2.4 各組細胞EGFR、p-EGFR、ERK、p-ERK 蛋白表達 Western boltting 檢測顯示，pEGFP-C1-LIMT組A549 細胞中EGFR、p-ERK 蛋白低于pEGFP-C1-NC 組，p-EGFR、ERK 蛋白高于pEGFP-C1-NC 組（P均＜0.05）；siRNA-LIMT 組A549 細胞中EGFR、p-ERK 蛋白高于siRNA-NC 組，p-EGFR、ERK 蛋白低于siRNA-NC 組（P均＜0.05）。見表2。

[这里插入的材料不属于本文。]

From an optimization exercise on the open Yosys and OpenROAD flow, aimed at small area, a short achievable clock period and few clock cycles per item; shortcuts taken in it are not production practice.
Only simulation tests tie the RTL to the original design; equivalence was not proved.
Power and IR drop assume default switching activity.

==> job 3089: inputs <==
==> flow/design.v <==
package rmft_pkg;
  localparam logic [9:0] MAX_IP = 10'd1000;
  localparam logic [1:0] RK_DROP    = 2'd0;
  localparam logic [1:0] RK_FORWARD = 2'd1;
  localparam logic [1:0] RK_SEND    = 2'd2;
  localparam logic [2:0] K_FWD     = 3'd0;
  localparam logic [2:0] K_DROP    = 3'd1;
  localparam logic [2:0] K_LEFT    = 3'd2;
  localparam logic [2:0] K_RIGHT   = 3'd3;
  localparam logic [2:0] K_QUERY   = 3'd4;
  localparam logic [2:0] K_SUPPR   = 3'd5;
  localparam logic [2:0] K_DONE    = 3'd6;
  localparam logic [2:0] K_OVF     = 3'd7;
  localparam logic [1:0] OP_LOOKUP = 2'd0;
  localparam logic [1:0] OP_ADD    = 2'd1;
  localparam logic [1:0] OP_RECALC = 2'd2;
  function automatic logic [2:0] rule_res(input logic [1:0] kind, input logic port);
    rule_res = (kind == RK_FORWARD) ? K_FWD :
               (kind == RK_SEND) ? (port ? K_RIGHT : K_LEFT) : K_DROP;
  endfunction
  function automatic logic ge10(input logic [9:0] a, input logic [9:0] b);
    logic r;
    r = 1'b1;
    for (int i = 0; i < 10; i++) r = (a[i] ^ b[i]) ? a[i] : r;
    ge10 = r;
  endfunction
  function automatic logic [1:0] gee10(input logic [9:0] a, input logic [9:0] b);
    logic r;
    logic [9:0] e;
    e = ~(a ^ b);
    r = 1'b1;
    for (int i = 0; i < 10; i++) r = e[i] ? r : a[i];
    gee10 = {r, &e};
  endfunction
  function automatic logic [15:0] low1(input logic [15:0] m);
    logic [15:0] below;
    below[0] = 1'b0;
    for (int i = 1; i < 16; i++) below[i] = below[i-1] | m[i-1];
    low1 = m & ~below;
  endfunction
endpackage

表2 四組細胞EGFR、p-EGFR、ERK、p-ERK蛋白表達比較（±s）

表2 四組細胞EGFR、p-EGFR、ERK、p-ERK蛋白表達比較（±s）

組別pEGFP-C1-LIMT組pEGFP-C1-NC組siRNA-LIMT組siRNA-NC組n 3 3 3 3 EGFR 1.35±0.15 3.28±0.21 4.23±0.32 3.07±0.23 p-EGFR 3.56±0.26 1.67±0.11 0.58±0.08 1.78±0.18 ERK 3.05±0.22 2.08±0.15 1.14±0.11 2.35±0.23 p-ERK 0.57±0.08 1.62±0.13 3.46±0.25 1.38±0.15

3 討論

肺癌是起源于支氣管黏膜和（或）支氣管腺體的惡性腫瘤。根據《全球疾病死亡率及負擔》研究報告顯示，全球每年因肺癌死亡人數超過170萬例，其中我國為55 萬例，約占全球肺癌死亡人數的33%，占我國腫瘤死亡人數的25%［7］。大量研究顯示，大氣污染、吸煙、電離輻射以及反復發生的肺部感染、肺結核等均與肺癌的發生有密切關系［8-10］。臨床上對于非小細胞肺癌仍主張早期進行手術切除治療，但由于肺癌發病隱匿，大多數患者就診時已處于晚期，喪失了手術治療的機會。臨床數據顯示，對于Ⅰ期患者接受手術治療后5 年生存率56%～73%，而晚期肺癌患者5 年生存率不足15%［11］，其中肺癌侵襲和轉移是導致患者死亡的重要因素。腫瘤侵襲和轉移過程是一個涉及多種基因異常表達的多因素、多步驟的復雜過程，研究肺癌發生、發展、侵襲和轉移的分子機制有助于肺癌的早期診斷、制定新的治療方案、明確預后等。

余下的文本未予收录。